I am not entirely sure what your question is here, but here are some thoughts.

R is completely fine with having multiple versions of the same package in the repository, these can even be in the same directory, or in different directories, using a Path entry in PACKAGES.

CRAN does use this occasionally, although not very often. I suspect the reason for not using more often it is that they don’t want to support (and test!) multiple versions of a package. But e.g. right now, PACKAGES has multiple builds (of the same version!) of the recommended packages:

Package: Matrix
Version: 1.2-12
Priority: recommended
Depends: R (>= 3.0.1)
Imports: methods, graphics, grid, stats, utils, lattice
Suggests: expm, MASS
Enhances: MatrixModels, graph, SparseM, sfsmisc
License: GPL (>= 2) | file LICENCE
NeedsCompilation: yes

Package: Matrix
Version: 1.2-12
Priority: recommended
Depends: R (>= 3.5)
Imports: methods, graphics, grid, stats, utils, lattice
Suggests: expm, MASS
Enhances: MatrixModels, graph, SparseM, sfsmisc
License: GPL (>= 2) | file LICENCE
MD5sum: 7b223434ec50b0f6f75ce4fa3dc080e5
NeedsCompilation: yes
Path: 3.5.0/Recommended

available.packages has default filters that select the appropriate version for the current platform. If multiple versions are appropriate, then the latest one is selected. See ?available.packages for more about filters.

As for CRAN-like repositories having an Archive directory and an archive.rds file, this is not required, and AFAIK CRAN is the only repository that has this. (I.e. e.g. BioConducor does not.) The archive.rds file is currently only used for R CMD check checks by CRAN. Some user spaces packages also use it, e.g. devtools::install_version().

So, if you want to support multiple versions of your own packages, I would say that you can just add all supported versions to the main repository (i.e. not in Archive). Unfortunately, install.packages and available.packages does not really give you the tools to select the version you want to install. But they are at least extensible, and maybe you can write a filter to available.packages and a wrapper to install.packages that makes it easier to select the desired version.

If R can select the correct version, based on the requirements of the packages (i.e. R entry in the Depends field), then you don’t need to do anything, install.packages and available.packages will just work.


#3

Thanks for the info @Gabor, I was unaware of the Path entry. It looks like Nexus doesn’t include Path in its PACKAGES.gz matrix, so adding that would be a necessary step toward letting people choose which published version they want to install.

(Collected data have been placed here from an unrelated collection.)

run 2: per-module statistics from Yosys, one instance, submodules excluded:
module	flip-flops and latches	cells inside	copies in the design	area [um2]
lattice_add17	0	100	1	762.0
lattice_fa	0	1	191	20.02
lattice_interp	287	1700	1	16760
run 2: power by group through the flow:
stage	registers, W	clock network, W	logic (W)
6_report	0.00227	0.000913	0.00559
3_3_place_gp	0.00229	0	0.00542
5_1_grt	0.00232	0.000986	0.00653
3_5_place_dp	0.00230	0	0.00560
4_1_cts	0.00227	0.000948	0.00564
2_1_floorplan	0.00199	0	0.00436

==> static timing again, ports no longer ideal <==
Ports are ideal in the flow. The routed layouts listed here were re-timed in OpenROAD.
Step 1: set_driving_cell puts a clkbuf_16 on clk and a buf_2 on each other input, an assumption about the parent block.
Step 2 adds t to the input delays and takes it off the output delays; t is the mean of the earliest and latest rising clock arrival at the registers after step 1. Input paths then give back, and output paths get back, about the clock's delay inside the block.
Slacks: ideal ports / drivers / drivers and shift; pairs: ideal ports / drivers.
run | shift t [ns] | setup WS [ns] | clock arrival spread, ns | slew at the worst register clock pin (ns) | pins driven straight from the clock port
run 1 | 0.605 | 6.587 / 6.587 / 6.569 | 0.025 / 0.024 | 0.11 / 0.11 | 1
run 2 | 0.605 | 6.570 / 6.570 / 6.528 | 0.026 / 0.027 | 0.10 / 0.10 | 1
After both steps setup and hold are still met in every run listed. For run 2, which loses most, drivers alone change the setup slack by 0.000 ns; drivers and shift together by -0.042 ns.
Background: an optimization exercise with open tools, aiming at small area, a short achievable clock period and few clock cycles per item. Do not read the settings as production practice. In this exercise RTL edits were held to simulation tests only and were not proved equivalent to the original.

==> branch garnet: inputs <==
// qvk_xts_enc
module qvk_xts_enc (
    input  wire         clk,
    input  wire         rst,
    input  wire [255:0] key1,
    input  wire [255:0] key2,
    input  wire         in_valid,
    output wire         in_ready,
    input  wire         in_first,
    input  wire [127:0] in_tweak,
    input  wire [127:0] in_data,
    output wire         out_valid,
    input  wire         out_ready,
    output wire [127:0] out_data
);
  function [127:0] byte_rev(input [127:0] v);
    integer i;
    for (i = 0; i < 16; i = i + 1)
      byte_rev[127-8*i -: 8] = v[8*i +: 8];
  endfunction
  function [127:0] mul_alpha(input [127:0] t);
    reg [127:0] le;
    begin
      le = byte_rev(t);
      le = {le[126:0], 1'b0} ^ (le[127] ? 128'h87 : 128'h0);
      mul_alpha = byte_rev(le);
    end
  endfunction
  function [127:0] div_alpha(input [127:0] t);
    reg [127:0] le;
    begin
      le = byte_rev(t);
      le = {1'b0, le[127:1]} ^ (le[0] ? {1'b1, 119'h0, 8'h43} : 128'h0);
      div_alpha = byte_rev(le);
    end
  endfunction
  reg         busy;        
  reg [4:0]   pc;          
  reg         xf;          
  reg         p0;          
  reg         ks;          
  reg         twk;         
  reg         has_y;       
  reg         yfin;        
  reg         tsh;         
  reg         tw_fresh;    
  reg [127:0] state;       
  reg [127:0] mu;          
  reg [143:0] mq;          
  reg [255:0] kreg;        
  reg [31:0]  ku;          
  reg [35:0]  kq;          
  reg [127:0] tval;        
  reg         out_valid_r;
  reg [127:0] out_data_r;
  wire xfin    = xf;
  wire stall_x = xfin && !twk && out_valid_r && !out_ready;
  wire stall_y = yfin && out_valid_r && !out_ready;
  wire stall   = stall_x || stall_y;
  wire x_open = (!busy || (xfin && !twk)) && !out_valid_r;
  wire y_open = p0 && !twk && !stall_y;
  assign in_ready = x_open ? (!in_first || tw_fresh) : (y_open && !in_first);
  wire x_acc   = in_valid && x_open && (!in_first || tw_fresh);
  wire y_acc   = in_valid && y_open && !in_first;
  wire t_start = in_valid && x_open && in_first && !tw_fresh;
  wire p_start = x_acc || t_start;
  wire [127:0] load = t_start ? byte_rev(in_tweak) ^ key2[255:128]
                              : in_data ^ tval ^ key1[255:128];
  ...
==> module sb_nand3, before the edit <==
module sb_nand3 (input wire a, input wire b, input wire c, output wire y);
  assign y = ~(a & b & c);
endmodule
==> module qvk_xts_enc, before the edit <==
module qvk_xts_enc (
    input  wire         clk,
    input  wire         rst,
    input  wire [255:0] key1,
    input  wire [255:0] key2,
    input  wire         in_valid,
    output wire         in_ready,
    input  wire         in_first,
    input  wire [127:0] in_tweak,
    input  wire [127:0] in_data,
    output wire         out_valid,
    input  wire         out_ready,
    output wire [127:0] out_data
);
  function [127:0] byte_rev(input [127:0] v);
    integer i;
    for (i = 0; i < 16; i = i + 1)
      byte_rev[127-8*i -: 8] = v[8*i +: 8];
  endfunction
  function [127:0] mul_alpha(input [127:0] t);
    reg [127:0] le;
    begin
      le = byte_rev(t);
      le = {le[126:0], 1'b0} ^ (le[127] ? 128'h87 : 128'h0);
      mul_alpha = byte_rev(le);
    end
  endfunction
  function [127:0] div_alpha(input [127:0] t);
    reg [127:0] le;
    begin
      le = byte_rev(t);
      le = {1'b0, le[127:1]} ^ (le[0] ? {1'b1, 119'h0, 8'h43} : 128'h0);
      div_alpha = byte_rev(le);
    end
  endfunction
  reg         busy;        
  reg [4:0]   pc;          
  reg         xf;          
  reg         p0;          
  reg         ks;          
  reg         twk;         
  reg         has_y;       
  reg         yfin;        
  reg         tsh;         
  reg         tw_fresh;    
  reg [127:0] state;       
  reg [127:0] mu;          
  reg [143:0] mq;          
  reg [255:0] kreg;        
  reg [31:0]  ku;          
  reg [35:0]  kq;          
  reg [127:0] tval;        
  reg         out_valid_r;
  reg [127:0] out_data_r;
  wire xfin    = xf;
  wire stall_x = xfin && !twk && out_valid_r && !out_ready;
  wire stall_y = yfin && out_valid_r && !out_ready;
  wire stall   = stall_x || stall_y;
  wire x_open = (!busy || (xfin && !twk)) && !out_valid_r;
  wire y_open = p0 && !twk && !stall_y;
  assign in_ready = x_open ? (!in_first || tw_fresh) : (y_open && !in_first);
  wire x_acc   = in_valid && x_open && (!in_first || tw_fresh);
  wire y_acc   = in_valid && y_open && !in_first;
  wire t_start = in_valid && x_open && in_first && !tw_fresh;
  wire p_start = x_acc || t_start;
  wire [127:0] load = t_start ? byte_rev(in_tweak) ^ key2[255:128]
                              : in_data ^ tval ^ key1[255:128];
  wire [143:0] qa;
  aes_stage_a u_a (.state_in(state), .q(qa));
  wire [127:0] shifted, mixed;
  aes_stage_b u_b (
      .u        (mu),
      .q        (mq),
      .round_key(kreg[127:0]),
      .shifted  (shifted),
      .mixed    (mixed)
  );
  wire [127:0] fin  = shifted ^ kreg[127:0];         
  wire         d2   = xfin ? has_y : tsh;
  wire [127:0] tfin = div_alpha(d2 ? div_alpha(tval) : tval);
  wire [31:0]  kw   = pc[1] ? kreg[31:0] : {kreg[23:0], kreg[31:24]};
  wire [35:0]  kqa;
  aes256_key_stage_a u_ka (.w(kw), .q(kqa));
  wire [4:0]   nxt  = {1'b0, pc[4:1]} + 5'd1;
  wire [7:0]   rc   = nxt[0] ? 8'h00 : (8'h01 << (nxt[4:1] - 4'd1));
  wire [127:0] key_next;
  wire [255:0] kstep = {kreg[127:0], key_next};
  aes256_key_step u_key (
      .prev(kreg[255:128]),
      .u   (ku),
      .q   (kq),
      .rc  (rc),
      .next(key_next)
  );
  wire [255:0] kreg_d;
  wire         sel_k1 = p0 && !twk;
  wire         sel_k2 = p0 && twk;
  genvar gk;
  generate
    for (gk = 0; gk < 256; gk = gk + 1) begin : g_kd
      wire n1, n2, n3;
      sb_nand2 g_1 (.a(key1[gk]), .b(sel_k1), .y(n1));
      sb_nand2 g_2 (.a(key2[gk]), .b(sel_k2), .y(n2));
      sb_nand2 g_3 (.a(kstep[gk]), .b(!p0), .y(n3));
      sb_nand3 g_m (.a(n1), .b(n2), .c(n3), .y(kreg_d[gk]));
    end
  endgenerate
  wire       busy_n = stall ? busy : (p_start || (busy && !xf));
  wire [4:0] pc_n   = stall ? pc : p_start ? 5'd0 : busy ? pc + 5'd1 : pc;
  always @(posedge clk) begin
    if (rst) begin
      busy        <= 1'b0;
      xf          <= 1'b0;
      p0          <= 1'b0;
      ks          <= 1'b0;
      twk         <= 1'b0;
      yfin        <= 1'b0;
      tw_fresh    <= 1'b0;
      out_valid_r <= 1'b0;
    end else begin
      if (out_valid_r && out_ready)
        out_valid_r <= 1'b0;
      busy <= busy_n;
      pc   <= pc_n;
      xf   <= busy_n && (pc_n == 5'd27);
      p0   <= busy_n && (pc_n == 5'd0);
      ks   <= busy_n && !pc_n[0] && (pc_n >= 5'd2) && (pc_n <= 5'd26);
      if (!stall) begin
        mu <= state;
        mq <= qa;
        if ((xfin && !twk) || yfin) begin
          out_valid_r <= 1'b1;
          out_data_r  <= fin ^ tfin;
        end
        if (xfin && twk) begin
          tval     <= fin;
          tw_fresh <= 1'b1;
        end
        yfin <= xfin && has_y;
        if (xfin)
          tsh <= x_acc;
        state <= (p_start || y_acc) ? load : mixed;
        if (x_acc || y_acc)
          tval <= mul_alpha(tval);
        if (x_acc && in_first)
          tw_fresh <= 1'b0;
        if (p_start) begin
          twk   <= t_start;
          has_y <= 1'b0;
        end
        if (y_acc)
          has_y <= 1'b1;
        if (p0 || ks)
          kreg <= kreg_d;
      end
    end
    ku <= kw;
    kq <= kqa;
  end
  assign out_valid = out_valid_r;
  assign out_data  = out_data_r;
endmodule
Settings: LEC_CHECK=0, CAP_MARGIN=20, CORE_MARGIN=2, CORE_UTILIZATION=55, CTS_BUF_LIST=sky130_fd_sc_hd__clkbuf_4 sky130_fd_sc_hd__clkbuf_8, SETUP_SLACK_MARGIN=3.3, SLEW_MARGIN=20, SYNTH_HIERARCHICAL=1, SYNTH_MINIMUM_KEEP_SIZE=0; clock period 7.0 ns.
standard.sh (not shown) runs the stock make flow with config.mk's settings and CLKGATE_MAP_FILE= SYNTH_SCRIPT=/design/flow/synth_recipe.tcl, a recipe that flattens the netlist after the stock synthesis.
==> flow/flow/run.sh <==
#!/bin/bash
# Layout with the standard flow (standard.sh), changed in one way only:
# the input and output ports are buffered with sky130_fd_sc_hd__buf_1
# instead of the clkdlybuf4s50_1 delay cell the resizer picks by default.
# Every port still gets its own buffer. ORFS writes each step's log under
# orfs/logs; the make output as a whole goes to standard.log here.
set -euo pipefail
export BUFFER_PORTS_ARGS="-buffer_cell sky130_fd_sc_hd__buf_1"
bash standard.sh > standard.log 2>&1
==> branch xenon (differences from branch garnet) <==
--- a/flow/design.v
+++ b/flow/design.v
@@ -305,7 +305,4 @@
   endgenerate
 endmodule
-module sb_nand3 (input wire a, input wire b, input wire c, output wire y);
-  assign y = ~(a & b & c);
-endmodule
 module qvk_xts_enc (
     input  wire         clk,
@@ -394,5 +391,4 @@
   wire [7:0]   rc   = nxt[0] ? 8'h00 : (8'h01 << (nxt[4:1] - 4'd1));
   wire [127:0] key_next;
-  wire [255:0] kstep = {kreg[127:0], key_next};
   aes256_key_step u_key (
       .prev(kreg[255:128]),
@@ -402,17 +398,4 @@
       .next(key_next)
   );
-  wire [255:0] kreg_d;
-  wire         sel_k1 = p0 && !twk;
-  wire         sel_k2 = p0 && twk;
-  genvar gk;
-  generate
-    for (gk = 0; gk < 256; gk = gk + 1) begin : g_kd
-      wire n1, n2, n3;
-      sb_nand2 g_1 (.a(key1[gk]), .b(sel_k1), .y(n1));
-      sb_nand2 g_2 (.a(key2[gk]), .b(sel_k2), .y(n2));
-      sb_nand2 g_3 (.a(kstep[gk]), .b(!p0), .y(n3));
-      sb_nand3 g_m (.a(n1), .b(n2), .c(n3), .y(kreg_d[gk]));
-    end
-  endgenerate
   wire       busy_n = stall ? busy : (p_start || (busy && !xf));
   wire [4:0] pc_n   = stall ? pc : p_start ? 5'd0 : busy ? pc + 5'd1 : pc;
@@ -460,6 +443,8 @@
         if (y_acc)
           has_y <= 1'b1;
-        if (p0 || ks)
-          kreg <= kreg_d;
+        if (p0)
+          kreg <= twk ? key2 : key1;
+        else if (ks)
+          kreg <= {kreg[127:0], key_next};
       end
     end
--- a/flow/config.mk
+++ b/flow/config.mk
@@ -9,6 +9,5 @@
 export CORE_MARGIN = 2
 export CORE_UTILIZATION = 55
-export CTS_BUF_LIST = sky130_fd_sc_hd__clkbuf_4 sky130_fd_sc_hd__clkbuf_8
-export SETUP_SLACK_MARGIN = 3.3
+export SETUP_SLACK_MARGIN = 3.4
 export SLEW_MARGIN = 20
 export SYNTH_HIERARCHICAL = 1
==> branch umber (differences from branch garnet) <==
--- a/flow/design.v
+++ b/flow/design.v
@@ -305,7 +305,4 @@
   endgenerate
 endmodule
-module sb_nand3 (input wire a, input wire b, input wire c, output wire y);
-  assign y = ~(a & b & c);
-endmodule
 module qvk_xts_enc (
     input  wire         clk,
@@ -394,5 +391,4 @@
   wire [7:0]   rc   = nxt[0] ? 8'h00 : (8'h01 << (nxt[4:1] - 4'd1));
   wire [127:0] key_next;
-  wire [255:0] kstep = {kreg[127:0], key_next};
   aes256_key_step u_key (
       .prev(kreg[255:128]),
@@ -402,17 +398,4 @@
       .next(key_next)
   );
-  wire [255:0] kreg_d;
-  wire         sel_k1 = p0 && !twk;
-  wire         sel_k2 = p0 && twk;
-  genvar gk;
-  generate
-    for (gk = 0; gk < 256; gk = gk + 1) begin : g_kd
-      wire n1, n2, n3;
-      sb_nand2 g_1 (.a(key1[gk]), .b(sel_k1), .y(n1));
-      sb_nand2 g_2 (.a(key2[gk]), .b(sel_k2), .y(n2));
-      sb_nand2 g_3 (.a(kstep[gk]), .b(!p0), .y(n3));
-      sb_nand3 g_m (.a(n1), .b(n2), .c(n3), .y(kreg_d[gk]));
-    end
-  endgenerate
   wire       busy_n = stall ? busy : (p_start || (busy && !xf));
   wire [4:0] pc_n   = stall ? pc : p_start ? 5'd0 : busy ? pc + 5'd1 : pc;
@@ -460,6 +443,8 @@
         if (y_acc)
           has_y <= 1'b1;
-        if (p0 || ks)
-          kreg <= kreg_d;
+        if (p0)
+          kreg <= twk ? key2 : key1;
+        else if (ks)
+          kreg <= {kreg[127:0], key_next};
       end
     end
==> flow/run.sh (new file) <==
#!/bin/bash
# synth_recipe.tcl (not shown) runs the flow's synth.tcl, then flattens the netlist and writes it again
# the make line also repeats each setting of config.mk as NAME=value (left out here)
make -C /OpenROAD-flow-scripts/flow DESIGN_CONFIG=/design/flow/config.mk WORK_HOME=/design/flow/orfs CLKGATE_MAP_FILE= SYNTH_SCRIPT=/design/flow/synth_recipe.tcl finish
--- a/flow/config.mk
+++ b/flow/config.mk
@@ -8,7 +8,6 @@
 export CAP_MARGIN = 20
 export CORE_MARGIN = 2
-export CORE_UTILIZATION = 55
-export CTS_BUF_LIST = sky130_fd_sc_hd__clkbuf_4 sky130_fd_sc_hd__clkbuf_8
-export SETUP_SLACK_MARGIN = 3.3
+export CORE_UTILIZATION = 40
+export SETUP_SLACK_MARGIN = 3.2
 export SLEW_MARGIN = 20
 export SYNTH_HIERARCHICAL = 1
removed: flow/flow/run.sh
removed: flow/standard.sh
==> impl_metrics.py <==
metrics = {
    "run_status": {
        "status": "complete, no violations",
    },
    "clock_tree": {
        "numCtsBuffers": 114,
    },
    "global_route": {
        "grt_max_degree": 198,
    },
    "finish": {
        "nNonClkInverters": 30,
    },
    "critical_path": {
        "cp.required_ps": 7580,
    },
    "placement": {
        "placed_cells": 9898,
    },
}
The numbers above come from branch xenon.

Is the Path entry documented somewhere that I could read? I see a little bit in the writePACKAGES docs - is that basically the extent of it?


#4

So, a follow-up question - when Path is set in the PACKAGES.gz file, how does a client go about discovering which packages are actually present in the repository?

For example, suppose a client wants to install package XPack with version number greater than 0.5 and less than 1.0. Version 2.0 and 0.7 are published on the repository. How does the client find out that version 0.7 exists? Does it have to be explicitly listed in the PACKAGES.gz file, or does the repository have to support directory listings, or something else?


#5

PACKAGES.gz is the package database, so whatever package is included there, must be also present, in the same directory as the PACKAGES.gz file itself, or if Path is used, at the specified Path.

In your example, yes, 0.7 must be in the PACKAGES* file(s).

Btw. a dependency with an upper version limit is usually not a good idea, because these can easily cause unresolvable requirements, since R currently cannot load multiple copies of the same package.